Dear OpenDroneMap Community,
Quan and I have had the pleasure of working with Steve on this project to adapt OpenDroneMap to be able to run on HPC this winter term. It has been an enjoyable experience for me personally, and I want to share with all of you our progress.
At first, we started out not knowing much. I have only used ODM a few times before, and hardly knew the structure of ODM. It’s also my first time knowing anything related to HPC. I was afraid, but also curious on what I could learn to do and use my knowledge to improve ODM.
To adapt ODM to HPC, our challenge is that HPC environments are typically “rootless”, which means you should not need root privileges to run things in the environment. OpenDroneMap uses Docker to build and run the containers. These Docker containers need root permissions to make directories, run executables, etc. Therefore, Docker does not seem to be the ideal platform for using HPC. We thought of two alternatives to Docker: Podman and Singularity/Apptainer.

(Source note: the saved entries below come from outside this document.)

**src/rtl/core/kfpi_pkg.sv**
```systemverilog
package kfpi_pkg;

    localparam int TIME_W         = 32;
    localparam int POS_W          = 32;
    localparam int COORDS         = 3;
    localparam int FRAC_W         = 16;
    // The blend factor is Q0.16 with 65536 meaning exactly one, so it needs 17 bits.
    localparam int F_W            = FRAC_W + 1;
    localparam int DIV_STEPS      = F_W;
    localparam int CNT_W          = 7;
    localparam int IDX_W          = 6;
    localparam int IN_TDATA_W     = 168;
    localparam int OUT_TDATA_W    = COORDS * POS_W;
    localparam int DEF_MAX_FRAMES = 64;

    localparam logic ACT_WRITE = 1'b0;
    localparam logic ACT_QUERY = 1'b1;

    typedef logic [COORDS-1:0][POS_W-1:0] t_pos;

    typedef struct packed {
        logic           done;
        logic [F_W-1:0] quo;
    } t_div_rsp;

    typedef struct packed {
        logic done;
    } t_blend_rsp;

endpackage

```
**src/rtl/core/kfpi_div.sv**
```systemverilog
module kfpi_div (
    input  logic                        i_clk,
    input  logic                        i_rst_n,
    input  logic                        i_start,
    input  logic [kfpi_pkg::TIME_W-1:0] i_diff,
    input  logic [kfpi_pkg::TIME_W-1:0] i_den,
    output kfpi_pkg::t_div_rsp          o_rsp
);

    localparam int SW = $clog2(kfpi_pkg::DIV_STEPS);

    logic [kfpi_pkg::TIME_W-1:0] r_rem;
    logic [kfpi_pkg::TIME_W-1:0] r_den;
    logic [kfpi_pkg::F_W-1:0]    r_quo;
    logic [SW-1:0]               r_cnt;
    logic                        r_lsb;
    logic                        r_busy;
    logic                        r_done;

    logic                      in_bit;
    logic [kfpi_pkg::TIME_W:0] trial;
    logic [kfpi_pkg::TIME_W:0] diff_sub;
    logic                      ge;

    // Restoring division of (diff << 16) by den. The quotient never exceeds
    // 65536 because diff <= den, so the top of the dividend starts below den.
    assign in_bit   = (r_cnt == '0) ? r_lsb : 1'b0;
    assign trial    = {r_rem, in_bit};
    assign diff_sub = trial - {1'b0, r_den};
    assign ge       = (trial >= {1'b0, r_den});

    always_ff @(posedge i_clk) begin
        if (!i_rst_n) begin
            r_busy <= 1'b0;
            r_done <= 1'b0;
            r_cnt  <= '0;
        end else begin
            r_done <= 1'b0;
            if (i_start) begin
                r_busy <= 1'b1;
                r_cnt  <= '0;
            end else if (r_busy) begin
                if (r_cnt == SW'(kfpi_pkg::DIV_STEPS - 1)) begin
                    r_busy <= 1'b0;
                    r_done <= 1'b1;
                end else begin
                    r_cnt <= r_cnt + SW'(1);
                end
            end
        end
    end

    always_ff @(posedge i_clk) begin
        if (i_start) begin
            r_rem <= {1'b0, i_diff[kfpi_pkg::TIME_W-1:1]};
            r_lsb <= i_diff[0];
            r_den <= i_den;
            r_quo <= '0;
        end else if (r_busy) begin
            r_rem <= ge ? diff_sub[kfpi_pkg::TIME_W-1:0] : trial[kfpi_pkg::TIME_W-1:0];
            r_quo <= {r_quo[kfpi_pkg::F_W-2:0], ge};
        end
    end

    assign o_rsp.done = r_done;
    assign o_rsp.quo  = r_quo;

endmodule

```
**config.mk**
```make
export PLATFORM = sky130hd
export DESIGN_NAME = kfpi_div
export DESIGN_NICKNAME = d
export VERILOG_FILES = /design/src/rtl/core/kfpi_pkg.sv /design/src/rtl/core/kfpi_div.sv
export SDC_FILE = /design/constraint.sdc
export NUM_CORES = 1
export LEC_CHECK = 0
export ABC_CLOCK_PERIOD_IN_PS = 4500
export BUFFER_PORTS_ARGS = -buffer_cell sky130_fd_sc_hd__buf_2
export CORE_ASPECT_RATIO = 1.1
export CORE_MARGIN = 4
export CORE_UTILIZATION = 53
export CTS_CLUSTER_SIZE = 40
export DETAILED_ROUTE_END_ITERATION = 10
export PLACE_DENSITY = 0.73
export SETUP_SLACK_MARGIN = 0.05
export SLEW_MARGIN = 10
export SYNTH_ARGS = -nofsm -noshare
export SYNTH_HDL_FRONTEND = slang
export SYNTH_SLANG_ARGS = --single-unit
export TNS_END_PERCENT = 5
```
**constraint.sdc**
```tcl
create_clock -name i_clk -period 4.5 [get_ports i_clk]
set_input_delay 0.675 -clock i_clk [delete_from_list [all_inputs] [get_ports i_clk]]
set_output_delay 0.675 -clock i_clk [all_outputs]
set_load 0.005 [all_outputs]
```
# After elaboration in Yosys (flattened, before gate mapping)
# Cells that the tools add are included.
# totals
wordCells	28
output_inout_bits	18
ramBits	0
latch_bits	0
romBits	0
regBits	89
memories	0
in_bits	67
# op_classes
muxes	8
n_addsub	2
n_div	0
shifts	0
eq_ne	1
magnitude_cmp	1
bitwise	3
mul	0
n_reduce_logical	5
# ops
op	n
two-way mux 31 bit	2
greater-or-equal comparator 33 x 32 -> 1 bit	1
two-way mux 32 bit	1
subtractor 32 bit	1
adder 5 x 1 -> 5 bit, second input constant	1
== test 5 bit, second input constant	1
logical NOT 5 bit	1
two-way mux 1 bit	5
NOT 1 bit	3
OR reduction 3 bit	1
AND reduction 2 bit	1
nonzero test 2 bit	1
OR reduction 2 bit	1

# Depth between registers and ports, before layout
# logic_depth
ltp_word	6
depth_mapped	16

# Least setup slack after synthesis
# Ideal clock, no wire load.
# synth_timing
kind	register to register
startpoint	register r_cnt[0]
endpoint	register r_rem[28] in the netlist's numbering (data pin)
arrival_time_ns	3.074
n_path_buf	0
t_required_ns	4.233
period_less_slack_ns	3.341
setup_slack_ns	1.159
stages_incl_launch_ff	16
setup_time_ns	0.267
cell_sequence	dfxtp_1 > inv_1 > ha_1 > nor3b_1 > nand3b_1 > ha_1 > fa_1 > nor2b_4 > o31a_1 > o311ai_2 > o21ai_2 > a31oi_4 > o221ai_2 > or4_4 > a41oi_2 > o21ai_1
# synth_between
elab_chain_len	6
word_cells_on_any_way	7
classes_between	add/sub: 1; order compare: 1; mux: 4; reduce/logical: 1
# synth_rtl
item	line	source
from (decl)	kfpi_div.sv:15	logic [SW-1:0] r_cnt;
from (signal assigned)	kfpi_div.sv:47	r_cnt <= r_cnt + SW'(1);
logical NOT 5 bit (*)	kfpi_div.sv:27	assign in_bit = (r_cnt == '0) ? r_lsb : 1'b0;
two-way mux 1 bit (*)	kfpi_div.sv:27	
subtractor 32 bit or greater-or-equal comparator 33 x 32 -> 1 bit (tied branches)	kfpi_div.sv:29, kfpi_div.sv:30	
two-way mux 32 bit (*)	kfpi_div.sv:60	r_rem <= ge ? diff_sub[kfpi_pkg::TIME_W-1:0] : trial[kfpi_pkg::TIME_W-1:0];
two-way mux 31 bit (*)	kfpi_div.sv:59	end else if (r_busy) begin
two-way mux 31 bit (*)	kfpi_div.sv:54	if (i_start) begin
to (signal assigned)	kfpi_div.sv:55	r_rem <= {1'b0, i_diff[kfpi_pkg::TIME_W-1:1]};
to (signal assigned)	kfpi_div.sv:60	
to (decl)	kfpi_div.sv:12	logic [kfpi_pkg::TIME_W-1:0] r_rem;
# Mark *: on every way between the ends. The rest lies on a longest branch, timed or not. The select of a mux whose other input is x is not followed.
# A chain may end at the register's enable or synchronous reset.

# Worst setup path in the final report
# Same ends and word-level chain as after synthesis.

==> results_dict.tcl <==
set metrics [dict create \
    synth_edf_count 64 \
    fillerInstances 840 \
    areaGrowthSynthToFinish_pct 12.66 \
    cts_tree "built" \
    rsz0062_at_grt "no" \
    rows 38 \
    hold_viol_final 0 \
    critPathLaunchType "flip-flop" \
    grt_pass1_vias 4200 \
    setup_viol 0 \
    finalClockSkew_ns 0.009225 \
    gp_congestion 0.9171 \
    cap_violations 0 \
    numPortBuffers 84 \
    drv_slew 0 \
    period_needed_ns 3.704 \
    async_flop_share_pct 0 \
    synthesis.area_um2 5446 \
    ys_ff_latch 89 \
    powerDensity_nw_per_um2 489.5 \
    synth.distinct_cells 60 \
    overflow 0 \
    drc_errors 0 \
    syn_inst 553 \
    hp-class "input pin to flip-flop" \
    cts_sinks 89 \
    dieWidth_um 104.7 \
    outcome "complete, no violations" \
    clockRootBuffer "clkbuf_8" \
    worst_slack_ns 0.7960 \
    arrival_ns 3.81 \
    vias 4244 \
    p_total_mw 3.004 \
    layout_commonest_cell "buf_2" \
    place_hpwl_um 8786 \
    cp-end-kind "flip-flop" \
    syn_nets 655 \
    ys.warnings.count 0 \
    clkTransAtPathRegs_ns 0.09 \
    seq_area_frac_synth_pct 44.48 \
    drive_above_1_share_pct 21.39 \
    synth_top_cell_area_share_pct 35.29 \
    postLayoutCoreUtil_pct 61.75 \
    clockBufferDepth 2 \
    crit_type "flip-flop to flip-flop" \
    diodes 0 \
    period_share_pct 82.31 \
    yosys.area.top_type "edfxtp_1" \
    max_slew_margin_pct 44.49 \
    synthFlopType "edfxtp_1" \
    io-pin-count 85 \
    antenna_found_initial 0 \
    total_leakage_power_nw 2.679 \
    worst_pin_slew_ns 0.8117 \
    wl_per_cell_um 15.76 \
    start_util_pct 54.81 \
    nNetsFinal 728 \
    die_area_um2 11960 \
    viasPerCell 5.651 \
    fin_tns_setup_ns 0 \
    grt_first_pass_wirelength_um 19510 \
    post-place-ws_ns 0.8120 \
    crit_fanout 4 \
    dr.first_iter.drc_count 183 \
    required_ns 4.61 \
    final_cell_mix "83 x buf_2, 64 x edfxtp_1, 59 x a21oi_1" \
    postRouteAntennaNets 0 \
    whs_ns 0.4764 \
    synth_area_leaders "edfxtp_1 35%, dfxtp_1 9.2%, ha_1 7.8%" \
    die_y_um 114.3 \
    post_cts_buffers 0 \
    clock_latency_ns 0.37 \
    dr.pass1.iters 5 \
    numCtsBuffers 9 \
    peakVddDrop_mv 0.2101 \
    grt_max_degree 53 \
    grt_util_all_layers_pct 20.20 \
    coreArea_um2 9937 \
    routed_wl_um 11840 \
    avgSynthCellArea_um2 9.849 \
    cts_max_level 3 \
    cts_resized 0 \
    clock.fmax_mhz 270.0 \
    hold_buffers 0 \
]
[layer usage]
metal | GRT usage (%) | vias to the layer above | wire length, um
met2 | 34.88 | 106 | 5934
met4 | 6.737 | 0 | 190
met1 | 25.21 | 2016 | 5097
met3 | 4.569 | 12 | 613
li1 | - | 2110 | -
met5 | 0 | - | 0
[cells in the mapped netlist (all sizes together) (3+ instances only)]
library cell and n:
mux2i 21, buf 12, nor2 52, a31oi 3
nor3b 6, nand2 36, o21a 6, clkbuf 13
a21oi 60, xnor2 11, edfxtp 64, ha 34
xor2 20, o21ai 31, nor2b 6, nand4 4
nor3 10, dfxtp 25, a211oi 3, nand2b 5
o21bai 5, and3 4, a21o 11, mux2 22
inv 48, nand3 11
[worst max-delay path, stage by stage (launching register included)]
cell and delay [ns]:
dfxtp_1 0.37, inv_1 0.09, ha_1 0.20, nor3b_1 0.15, nand3b_1 0.12, ha_1 0.21
fa_1 0.27, nor2b_4 0.06, o31a_1 0.29, o311ai_2 0.37, o21ai_2 0.13, a31oi_4 0.22
o221ai_2 0.17, or4_4 0.55, a41oi_2 0.18, o21ai_1 0.08
[path summary, 6_finish.rpt]
check	from	endpoint	slack, ns	cells after the start
max	r_cnt[0]	r_rem[28]	0.80	15
min reg2reg	r_rem[31]	r_rem[31]	0.50	2
max reg2reg	r_cnt[0]	r_rem[28]	0.80	15
min	i_den[27]	r_den[27]	0.48	1
[area by class of cell]
| cell class | instances | area (um2) | area share, % |
|---|---|---|---|
| multi-input cells | 391 | 2748 | 44.78 |
| flip-flops and latches | 89 | 2422 | 39.48 |
| repair buffers | 87 | 457.9 | 7.463 |
| inverters | 48 | 180.2 | 2.936 |
| well taps | 120 | 150.1 | 2.447 |
| clock buffers | 10 | 127.6 | 2.080 |
| clock inverters | 6 | 50.05 | 0.8157 |
[kinds of logic (layout without fill, tap and decap cells)]
| group | Yosys count | count (layout) | share of synthesized area, % |
|---|---|---|---|
| fa+ha+maj | 35 | 35 | 8.178 |
| mux | 43 | 43 | 8.408 |
| flops | 89 | 89 | 44.48 |
| simple gates | 145 | 145 | 12.59 |
| xor+xnor | 31 | 31 | 4.985 |
| buf+inv | 73 | 151 | 5.399 |
| compound gates | 137 | 137 | 15.97 |
[where the power goes]
group | leakage (nW) | internal [mW] | switching [mW]
clock network | 0.0918 | 0.208 | 0.303
logic | 1.75 | 0.605 | 0.795
registers | 0.837 | 1.03 | 0.0622
total | 2.68 | 1.84 | 1.16
[per-stage QoR]
stage	instance area, um2	std cells
after floorplan	5446	553
after global placement	5958	735
after detailed placement	5958	735
after CTS	6136	751
after global routing	6136	751
final	6136	751
[flip-flops by register name (all words and copies together) (netlist names)]
signal  flops
r_busy      1
r_cnt       5
r_den      32
r_done      1
r_lsb       1
r_quo      17
r_rem      32
(Power assumes the default switching activity.)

Podman at first looks really promising to us. It has similar syntax to Docker, and it just seems like another Docker but rootless, so we started out with it. However, after a lot of implementations and working around, it is not as promising as we thought it would be. Firstly, Podman has a lot of configs that needed to be set up. You need the correct permissions and privileges to actually able to run anything with podman. Secondly, even after finishing these configs, Podman has trouble working with SLURM. It looks like NFS is not fully supported in Podman, so our experimentation came to a dead end. Podman works well if you run NodeODM and ClusterODM by yourself, but struggles with scheduling system like SLURM. We had to find another way.
That’s when we tried Apptainer. Apptainer only requires a basic installation, and it seems to be the go-to platform when working with HPC clusters. However, ODM does not run as expected on Apptainer. NodeODMs and ClusterODM run well, but when we start to experiment with Starting Task and making it work, it fails halfway through. Steve suggests there was a chance because we were using Docker container, which creates an error. Since Apptainer is made to run intrinsically Apptainer-made containers, it might be a good idea to just create Apptainer container and run on it. We try making Apptainer container from definition file ported from Dockerfile, and it finally succeeds. It works perfectly on HPC and SLURM as well. After a bunch of experiments, we finally write down documentation and hope that you all can benefit from our experience working on this awesome project.
With that, we were finally able to conclude our winter term with a success. At least, I see this experience as so. I am really grateful for my colleagues working on this project with me, Steve and Quan, and want to thank them for their help. I hope this thread can shed some insights on our experience working to improve this awesome project. For all the ODM lovers out there, I hope this can encourage your burning love for drones and computers and continue to make interesting projects in the future.